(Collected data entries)
-- Opening Marker --

[src/sram_alloc_cfg.svh]
// address map and allocation constants for the fast sram allocator
`ifndef SRAM_ALLOC_CFG_SVH
`define SRAM_ALLOC_CFG_SVH
`define BLOCK_BYTES      32'h0000_4000
`define BLOCK_AW         14
`define INSTR_BASE       32'h0010_0000
`define DATA_BASE        32'h0020_0000
`define SYS_BASE         32'h0030_0000
`define SRAM16_BASE      32'h0050_0000
`define PERIPH_LO        32'hfffa_0000
`define PERIPH_HI        32'hfffc_ffff
`define AREA_SPAN        32'h0001_4000
`define TCM_SPAN         32'h0000_8000
`define NUM_BLOCKS       3'h5
`define TOP_BLOCK        3'h4
`define INSTR_FIRST      3'h1
`define INSTR_SECOND     3'h0
`define DATA_FIRST       3'h3
`define DATA_SECOND      3'h2
`define SIZE_RESET       2'h0
`define NUM_PERIPH       4'hc
`endif

[src/sram_alloc_pkg.sv]
// types shared by the fast sram allocator
package sram_alloc_pkg;
    typedef enum logic [1:0] {
        SIZE_0K  = 2'b00,
        SIZE_16K = 2'b01,
        SIZE_32K = 2'b10
    } tcm_size_type;
    typedef enum logic [2:0] {
        TGT_NONE   = 3'b000,
        TGT_FAST   = 3'b001,
        TGT_SRAM16 = 3'b010,
        TGT_ROM    = 3'b011,
        TGT_EXT0   = 3'b100,
        TGT_PERIPH = 3'b101
    } target_type;
endpackage : sram_alloc_pkg

[src/slot_to_block.sv]
// maps a system-bus slot index to a physical block number
`timescale 1ns/1ps
`default_nettype none
`include "sram_alloc_cfg.svh"
module slot_to_block
    import sram_alloc_pkg::*;
(
    input  wire logic [1:0] instr_size,  // instr coupled area size
    input  wire logic [1:0] data_size,   // data coupled area size
    input  wire logic [2:0] slot,        // system-bus slot index
    output logic            valid,       // slot exists in this layout
    output logic      [2:0] block        // physical block number
);
    logic [4:0] claimed;
    logic [2:0] cnt;
    // mark blocks taken by coupled areas
    always_comb begin
        claimed = 5'h00;
        if (instr_size != 2'h0) claimed[`INSTR_FIRST] = 1'b1;
        if (instr_size == 2'h2) claimed[`INSTR_SECOND] = 1'b1;
        if (data_size != 2'h0)  claimed[`DATA_FIRST] = 1'b1;
        if (data_size == 2'h2)  claimed[`DATA_SECOND] = 1'b1;
    end
    // walk blocks downward, pick slot-th free one
    always_comb begin
        valid = 1'b0;
        block = `TOP_BLOCK;
        cnt   = 3'h0;
        for (int i = 4; i >= 0; i--) begin
            if (!claimed[i]) begin
                if (cnt == slot && !valid) begin
                    valid = 1'b1;
                    block = 3'(i);
                end
                cnt = cnt + 3'h1;
            end
        end
    end
endmodule : slot_to_block
`default_nettype wire

[src/sram_bank_alloc.sv]
// address decode and bank allocation for the 80 kbyte fast sram
`timescale 1ns/1ps
`default_nettype none
`include "sram_alloc_cfg.svh"
module sram_bank_alloc
    import sram_alloc_pkg::*;
(
    input  wire logic        core_clk,       // master clock
    input  wire logic        rst_n,          // async reset, active low
    input  wire logic [1:0]  instr_size_cfg, // instr area size request
    input  wire logic [1:0]  data_size_cfg,  // data area size request
    input  wire logic        remap,          // remap flag
    input  wire logic        boot_source_select, // boot strap pin
    input  wire logic        bus_req,        // bus-matrix access valid
    input  wire logic [31:0] bus_addr,       // bus-matrix address
    input  wire logic        instr_port_req,  // instr coupled port access
    input  wire logic [14:0] instr_port_addr, // instr coupled offset
    input  wire logic        data_port_req,   // data coupled port access
    input  wire logic [14:0] data_port_addr,  // data coupled offset
    output logic             bus_ready,      // bus access done
    output logic             bus_error,      // unmapped bus address
    output logic       [2:0] bus_target,     // target_type code
    output logic       [2:0] bus_block,      // fast sram block
    output logic [13:0]      bus_offset,     // offset inside block
    output logic       [3:0] periph_sel,     // peripheral slot number
    output logic             instr_port_ready, // instr port done
    output logic       [2:0] instr_port_block, // instr port block
    output logic             data_port_ready,  // data port done
    output logic       [2:0] data_port_block,  // data port block
    output logic       [1:0] instr_size,     // active instr size
    output logic       [1:0] data_size,      // active data size
    output logic             boot_sel        // latched boot strap
);
    //------------------------------------------------------------
    // state
    //------------------------------------------------------------
    typedef struct packed {
        logic [2:0]  sync;
        logic [1:0]  fill;
        logic        strap_done;
        logic        boot_sel;
        logic [1:0]  instr_size;
        logic [1:0]  data_size;
        logic        bus_ready;
        logic        bus_error;
        logic [2:0]  bus_target;
        logic [2:0]  bus_block;
        logic [13:0] bus_offset;
        logic [3:0]  periph_sel;
        logic        instr_port_ready;
        logic [2:0]  instr_port_block;
        logic        data_port_ready;
        logic [2:0]  data_port_block;
    } state_type;

    state_type cur;
    state_type next_cur;

    logic [2:0]  slot;
    logic        slot_ok;
    logic [2:0]  slot_blk;
    logic [31:0] sys_off;
    logic [31:0] z_off;
    logic        in_sys;
    logic [31:0] bus_eff;

    // zero window aliases the system-bus area after remap
    assign z_off   = bus_addr;
    assign in_sys  = (bus_addr >= `SYS_BASE) &&
                     (bus_addr < `SYS_BASE + `AREA_SPAN);
    assign bus_eff = (remap && bus_addr < `AREA_SPAN) ? z_off : 
                     bus_addr - `SYS_BASE;
    assign sys_off = bus_eff;
    assign slot    = sys_off[16:14];

    // system-bus slot lookup on the sizes in force
    slot_to_block u_slot (
        .instr_size (cur.instr_size),
        .data_size  (cur.data_size),
        .slot       (slot),
        .valid      (slot_ok),
        .block      (slot_blk)
    );

    //------------------------------------------------------------
    // next state
    //------------------------------------------------------------
    always_comb begin
        next_cur = cur;
        next_cur.sync = {cur.sync[1:0], boot_source_select};
        // strap caught once the pin has filled all three stages
        if (cur.fill != 2'h3)
            next_cur.fill = cur.fill + 2'h1;
        if (!cur.strap_done && cur.fill == 2'h3 &&
            cur.sync[2] == cur.sync[1]) begin
            next_cur.boot_sel   = cur.sync[2];
            next_cur.strap_done = 1'b1;
        end
        // sizes move only between accesses
        if (!bus_req && !instr_port_req && !data_port_req) begin
            if (instr_size_cfg <= 2'h2)
                next_cur.instr_size = instr_size_cfg;
            if (data_size_cfg <= 2'h2)
                next_cur.data_size = data_size_cfg;
        end
        next_cur.bus_ready  = bus_req;
        next_cur.bus_error  = 1'b0;
        next_cur.bus_target = TGT_NONE;
        next_cur.bus_block  = 3'h0;
        next_cur.bus_offset = bus_addr[13:0];
        next_cur.periph_sel = 4'h0;
        if (bus_req) begin
            if (bus_addr < `AREA_SPAN && remap) begin
                next_cur.bus_target = slot_ok ? TGT_FAST : TGT_NONE;
                next_cur.bus_block  = slot_blk;
                next_cur.bus_error  = !slot_ok;
            end else if (bus_addr < `BLOCK_BYTES * 32'h8) begin
                next_cur.bus_target = cur.boot_sel ? TGT_ROM : TGT_EXT0;
            end else if (in_sys) begin
                next_cur.bus_target = slot_ok ? TGT_FAST : TGT_NONE;
                next_cur.bus_block  = slot_blk;
                next_cur.bus_error  = !slot_ok;
            end else if (bus_addr >= `INSTR_BASE &&
                         bus_addr < `INSTR_BASE + `TCM_SPAN &&
                         (bus_addr[14] ? cur.instr_size == 2'h2
                                       : cur.instr_size != 2'h0)) begin
                next_cur.bus_target = TGT_FAST;
                next_cur.bus_block  = bus_addr[14] ? `INSTR_SECOND
                                                   : `INSTR_FIRST;
            end else if (bus_addr >= `DATA_BASE &&
                         bus_addr < `DATA_BASE + `TCM_SPAN &&
                         (bus_addr[14] ? cur.data_size == 2'h2
                                       : cur.data_size != 2'h0)) begin
                next_cur.bus_target = TGT_FAST;
                next_cur.bus_block  = bus_addr[14] ? `DATA_SECOND
                                                   : `DATA_FIRST;
            end else if (bus_addr >= `SRAM16_BASE &&
                         bus_addr < `SRAM16_BASE + `BLOCK_BYTES) begin
                next_cur.bus_target = TGT_SRAM16;
            end else if (bus_addr >= `PERIPH_LO &&
                         bus_addr <= `PERIPH_HI) begin
                next_cur.bus_target = TGT_PERIPH;
                next_cur.periph_sel = 4'((bus_addr - `PERIPH_LO) >>
                                         `BLOCK_AW);
            end else begin
                next_cur.bus_error = 1'b1;
            end
        end
        // coupled ports, one cycle each
        // second half answers only in the 32K setting
        next_cur.instr_port_ready = instr_port_req &&
            (instr_port_addr[14] ? cur.instr_size == 2'h2
                                 : cur.instr_size != 2'h0);
        next_cur.instr_port_block = instr_port_addr[14] ? `INSTR_SECOND
                                                         : `INSTR_FIRST;
        next_cur.data_port_ready = data_port_req &&
            (data_port_addr[14] ? cur.data_size == 2'h2
                                : cur.data_size != 2'h0);
        next_cur.data_port_block = data_port_addr[14] ? `DATA_SECOND
                                                       : `DATA_FIRST;
    end

    // register the state
    always_ff @(posedge core_clk or negedge rst_n) begin
        if (!rst_n) begin
            cur <= '0;
        end else begin
            cur <= next_cur;
        end
    end

    assign bus_ready  = cur.bus_ready;
    assign bus_error  = cur.bus_error;
    assign bus_target = cur.bus_target;
    assign bus_block  = cur.bus_block;
    assign bus_offset = cur.bus_offset;
    assign periph_sel = cur.periph_sel;
    assign instr_port_ready = cur.instr_port_ready;
    assign instr_port_block = cur.instr_port_block;
    assign data_port_ready  = cur.data_port_ready;
    assign data_port_block  = cur.data_port_block;
    assign instr_size = cur.instr_size;
    assign data_size  = cur.data_size;
    assign boot_sel   = cur.boot_sel;

    //------------------------------------------------------------
    // checks
    //------------------------------------------------------------
    a_bus_single: assert property (
        @(posedge core_clk) disable iff (!rst_n)
        bus_req |=> bus_ready) else $error("bus access not done");
    a_top_block: assert property (
        @(posedge core_clk) disable iff (!rst_n)
        bus_req && in_sys && bus_addr[16:14] == 3'h0 && !remap
        |=> bus_block == 3'h4) else $error("slot0 not block 4");
    a_instr_first: assert property (
        @(posedge core_clk) disable iff (!rst_n)
        instr_port_req && !instr_port_addr[14] |=> instr_port_block == 3'h1)
        else $error("instr block wrong");
    a_instr_second: assert property (
        @(posedge core_clk) disable iff (!rst_n)
        bus_req && bus_addr[31:14] == 18'h00041 && instr_size == 2'h2
        |=> bus_target == 3'h1 && bus_block == 3'h0)
        else $error("instr second half wrong");
    a_data_first: assert property (
        @(posedge core_clk) disable iff (!rst_n)
        data_port_req && !data_port_addr[14] |=> data_port_block == 3'h3)
        else $error("data block wrong");
    a_size_hold: assert property (
        @(posedge core_clk) disable iff (!rst_n)
        bus_req |=> $stable(instr_size) && $stable(data_size))
        else $error("size moved");
    a_sram16_hit: assert property (
        @(posedge core_clk) disable iff (!rst_n)
        bus_req && bus_addr[31:14] == 18'h00140 |=> bus_target == 3'h2)
        else $error("sram16 miss");
    a_periph_hit: assert property (
        @(posedge core_clk) disable iff (!rst_n)
        bus_req && bus_addr == 32'hfffa_0000 |=> bus_target == 3'h5)
        else $error("periph miss");
    a_size_legal: assert property (
        @(posedge core_clk) disable iff (!rst_n)
        instr_size != 2'h3 && data_size != 2'h3)
        else $error("size illegal");
    c_remap: cover property (@(posedge core_clk) bus_req && remap);
    c_full_tcm: cover property (@(posedge core_clk)
        instr_size == 2'h2 && data_size == 2'h2);
    c_periph: cover property (@(posedge core_clk) bus_target == 3'h5);
endmodule : sram_bank_alloc
`default_nettype wire

[config.mk]
export PLATFORM = sky130hd
export DESIGN_NAME = sram_bank_alloc
export DESIGN_NICKNAME = d
export VERILOG_FILES = /design/src/sram_alloc_pkg.sv /design/src/slot_to_block.sv /design/src/sram_bank_alloc.sv
export VERILOG_INCLUDE_DIRS = /design/src
export SDC_FILE = /design/constraint.sdc
export NUM_CORES = 1
export LEC_CHECK = 0
export ABC_AREA = 1
export BUFFER_PORTS_ARGS = -buffer_cell sky130_fd_sc_hd__buf_2
export CORE_UTILIZATION = 45
export CTS_CLUSTER_DIAMETER = 100
export DETAILED_ROUTE_END_ITERATION = 12
export GPL_ROUTABILITY_DRIVEN = 0
export GPL_TIMING_DRIVEN = 1
export PLACE_DENSITY = 0.77
export SLEW_MARGIN = 20
export SYNTH_ARGS = -nofsm -noshare
export SYNTH_HDL_FRONTEND = slang
export SYNTH_HIERARCHICAL = 1
export SYNTH_SLANG_ARGS = --single-unit
[constraint.sdc]
create_clock -name core_clk -period 4.4 [get_ports core_clk]
set_clock_uncertainty 0.05 [all_clocks]
set_input_delay 0.44 -clock core_clk [delete_from_list [all_inputs] [get_ports core_clk]]
set_output_delay 0.44 -clock core_clk [all_outputs]
set_load 0.005 [all_outputs]
==> results of run 1 <==
[worst max-delay path: stages, from the launching register on]
cell and delay, ns:
dfrtp_1 0.47, nor2_2 0.29, nand2_2 0.11, nand2_1 0.09, nand2_1 0.05, nor2_1 0.12
nand2_2 0.08, nand3b_1 0.11, inv_1 0.07, o21ai_0 0.19, o21ai_1 0.08, o21ai_1 0.07
[cell type report]
| class | count | area [µm²] |
|---|---|---|
| Fill cell | 473 | 2210 |
| Sequential cell | 42 | 1050 |
| Multi-Input combinational cell | 162 | 791 |
| Timing Repair Buffer | 80 | 400 |
| Inverter | 36 | 135 |
| Tap cell | 67 | 83.8 |
| Clock buffer | 5 | 68.8 |
| Clock inverter | 2 | 10.0 |
[registers in the layout (all words and copies together) (netlist names)]
| register | flops |
|---|---|
| bus_offset | 14 |
| cur | 6 |
| periph_sel | 4 |
| bus_block | 3 |
| bus_target | 3 |
| data_port_block | 2 |
| data_size | 2 |
| instr_size | 2 |
| boot_sel | 1 |
| bus_error | 1 |
| bus_ready | 1 |
| data_port_ready | 1 |
| instr_port_block | 1 |
| instr_port_ready | 1 |
[stage by stage]
stage               cells  worst slack [ns]  util, %  power (mW)  hold slack [ns]
finish                394              2.56     53.4       0.804            0.206
global route          394              2.40     53.4       0.855            0.191
CTS                   394              2.59     53.4       0.816            0.196
detailed placement    387              2.61     51.8       0.589            0.290
global placement      387              2.64     51.8       0.586            0.283
floorplan             274              2.85        -       0.539           0.0944
[logic make-up after synthesis]
family,count (synthesis),share of synthesized area (%)
simple gates,130,26.9
buf+inv,70,17.5
flops,42,47.2
compound gates,23,5.46
mux,3,1.52
other cells,2,0.338
fa+ha+maj,1,0.562
xor+xnor,1,0.394
[cells in the final DEF (no fill, tap or decap), drive strengths merged]
| cell type | count |
|---|---|
| buf | 80 |
| nand2 | 63 |
| dfrtp | 42 |
| nor2 | 41 |
| inv | 36 |
| nand3 | 13 |
| o21ai | 13 |
| a21oi | 9 |
| nor3 | 5 |
| clkbuf | 5 |
| conb | 4 |
| nand4 | 3 |
| mux2 | 3 |
| nor4 | 2 |
| clkinv | 2 |
| nand3b | 2 |
| nor3b | 1 |
| o211ai | 1 |
| xnor2 | 1 |
| ha | 1 |
[worst max-delay path by stage]
| stage | cells after the start | endpoint | startpoint |
|---|---|---|---|
| floorplan | 12 | bus_error$_DFF_PN0_ | data_size[0]$_DFFE_PN0P_ |
| global placement | 11 | bus_target[0]$_DFF_PN0_ | bus_addr[14] |
| detailed placement | 11 | bus_target[0]$_DFF_PN0_ | bus_addr[14] |
| CTS | 11 | bus_target[0]$_DFF_PN0_ | data_size[0]$_DFFE_PN0P_ |
| global route | 13 | bus_error$_DFF_PN0_ | data_size[0]$_DFFE_PN0P_ |
| finish | 11 | bus_target[0]$_DFF_PN0_ | data_size[0]$_DFFE_PN0P_ |
[where the power goes]
| part | leakage [nW] | switching (mW) | total, mW | internal, mW |
|---|---|---|---|---|
| Combinational | 0.871 | 0.0861 | 0.149 | 0.0626 |
| Clock | 0.0438 | 0.117 | 0.223 | 0.106 |
| Sequential | 0.506 | 0.0214 | 0.433 | 0.411 |
[layer usage]
layer / vias to the layer above / global-route usage (%) / wire length (µm) / share of wire, %
met5: - / 0 / 0 / 0
met4: 0 / 7.84 / 77 / 1.9
met3: 7 / 2.92 / 236 / 5.9
met2: 66 / 31.4 / 1980 / 50
met1: 822 / 19.5 / 1700 / 43
li1: 917 / - / - / -
==> impl_metrics.env, run 1 <==
export IMPL_outcome="finished clean"
export IMPL_final_nets=401
export IMPL_dpl_hpwl_um=3200
export IMPL_cts_buffer_depth=2
export IMPL_core_rowCount=25
export IMPL_p_per_area_mw_per_mm2=317
export IMPL_clock_sinks=42
export IMPL_finalHoldViolations=0
export IMPL_vdd_drop_max_uv=144
export IMPL_critPathCaptureType="flop"
export IMPL_relSlewSlack_pct=41.4
export IMPL_hp_start="bus_addr[8]"
export IMPL_viasPerCell=4.60
export IMPL_cts_tree="yes"
export IMPL_first_global_vias=1720
export IMPL_tns_ns=0
export IMPL_fmax_mhz=545
export IMPL_cts_max_level=2
export IMPL_cp_max_fo=10
export IMPL_power_leakage_nw=1.42
export IMPL_synthArstFlopShare_pct=100
export IMPL_worstSetupPathType="flop to flop"
export IMPL_grt_pass1_wl_um=6980
export IMPL_grt_start_max_net_pins=43
export IMPL_ys_flop_type="dfrtp_1"
export IMPL_netlist_area_leader_share_pct=47.2
export IMPL_postRouteAntennaNets=0
export IMPL_final_area_mm2=0.00254
export IMPL_reg2reg_depth=11
export IMPL_fp_dieW_um=72.3
export IMPL_yosysTopAreaCell="dfrtp_1"
export IMPL_crit_required_ns=4.56
export IMPL_drt_iter0_markers=58
export IMPL_worstHoldEndpoint="bus_offset[8]$_DFF_PN0_"
export IMPL_portBuffers=80
export IMPL_drt_pass1_iter_count=5
export IMPL_synthTopCellsByCount="nand2_1, dfrtp_1, nor2_1, buf_4, inv_1"
export IMPL_start_util_pct=46.8
export IMPL_drt_wl_total_um=4000
export IMPL_num_antenna_cells=0
export IMPL_slew_viol_final=0
export IMPL_yosys_warnings=6
export IMPL_post_cts_buffers=0
export IMPL_critPathLaunchType="flop"
export IMPL_syn_instance_count=272
export IMPL_synth_area_leaders="dfrtp_1, buf_4, nand2_1"
export IMPL_placed_cell_area_mm2=0.00246
export IMPL_coreArea_mm2=0.00475
export IMPL_postCtsHoldBufs=0
export IMPL_dieArea_mm2=0.00523
export IMPL_antenna_found_initial=0
export IMPL_worst_hold_path_type="input port to flop"
export IMPL_clk_pin_slew_ns=0.07
export IMPL_arrival_ns=2.00
export IMPL_yosysSeqAreaShare_pct=47.2
export IMPL_timing_final_crit_share_pct=41.7
export IMPL_period_minus_slack_ns=1.84
export IMPL_numCtsBuffers=5
export IMPL_regToRegSetupSlack_ns=2.56
export IMPL_rsz0062_at_grt="false"
export IMPL_die_h_um=72.3
export IMPL_netlist_area_mm2=0.00222
export IMPL_drive_above_1_share_pct=34.3
export IMPL_drc=0
export IMPL_syn2layout_area_growth_pct=14.2
export IMPL_cts_root_buf="clkbuf_8"
export IMPL_synth_edf_count=0
export IMPL_post_drt_wl_per_cell_um=10.1
export IMPL_tightest_slew_ns=0.879
export IMPL_vias=1812
export IMPL_setup_viol=0
export IMPL_avgSynthCellArea_um2=8.18
export IMPL_r2r_end="bus_target[0]$_DFF_PN0_"
export IMPL_clk_latency_ns=0.29
export IMPL_track_usage_pct=17.2
export IMPL_ys_types=25
export IMPL_cts_resized=0
export IMPL_max_cap_viol_count=0
export IMPL_ys_ff_latch=42
export IMPL_grt_overflow=0
export IMPL_whs_path_depth=1
export IMPL_yosysMostFrequentCell="nand2_1"
export IMPL_pin_count=112
export IMPL_r2r_start="data_size[0]$_DFFE_PN0P_"
(Power assumes the default switching activity.)
==> inputs of run 2 (changes only) <==
==> constraint.sdc (replaced) <==
create_clock -name core_clk -period 1.69 [get_ports core_clk]
set_clock_uncertainty 0.05 [all_clocks]
set_input_delay 0.169 -clock core_clk [delete_from_list [all_inputs] [get_ports core_clk]]
set_output_delay 0.169 -clock core_clk [all_outputs]
set_load 0.005 [all_outputs]
==> run 2 against run 1 <==
  * Sequential power rose to 2.6 times the previous value
  * Core utilization rose by 5.3 points
  * Die area did not move
  * Design area up 10%
  * Clock power rose to 2.6 times the previous value
  * Worst hold slack lost 0.17 ns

-- Closing Marker --

Starting at the line above that contains "export IMPL_clk_latency_ns=0.29", repeat each line exactly up to and including the line that contains "(Power assumes the", and stop there.

export IMPL_clk_latency_ns=0.29
export IMPL_track_usage_pct=17.2
export IMPL_ys_types=25
export IMPL_cts_resized=0
export IMPL_max_cap_viol_count=0
export IMPL_ys_ff_latch=42
export IMPL_grt_overflow=0
export IMPL_whs_path_depth=1
export IMPL_yosysMostFrequentCell="nand2_1"
export IMPL_pin_count=112
export IMPL_r2r_start="data_size[0]$_DFFE_PN0P_"
(Power assumes the default switching activity.)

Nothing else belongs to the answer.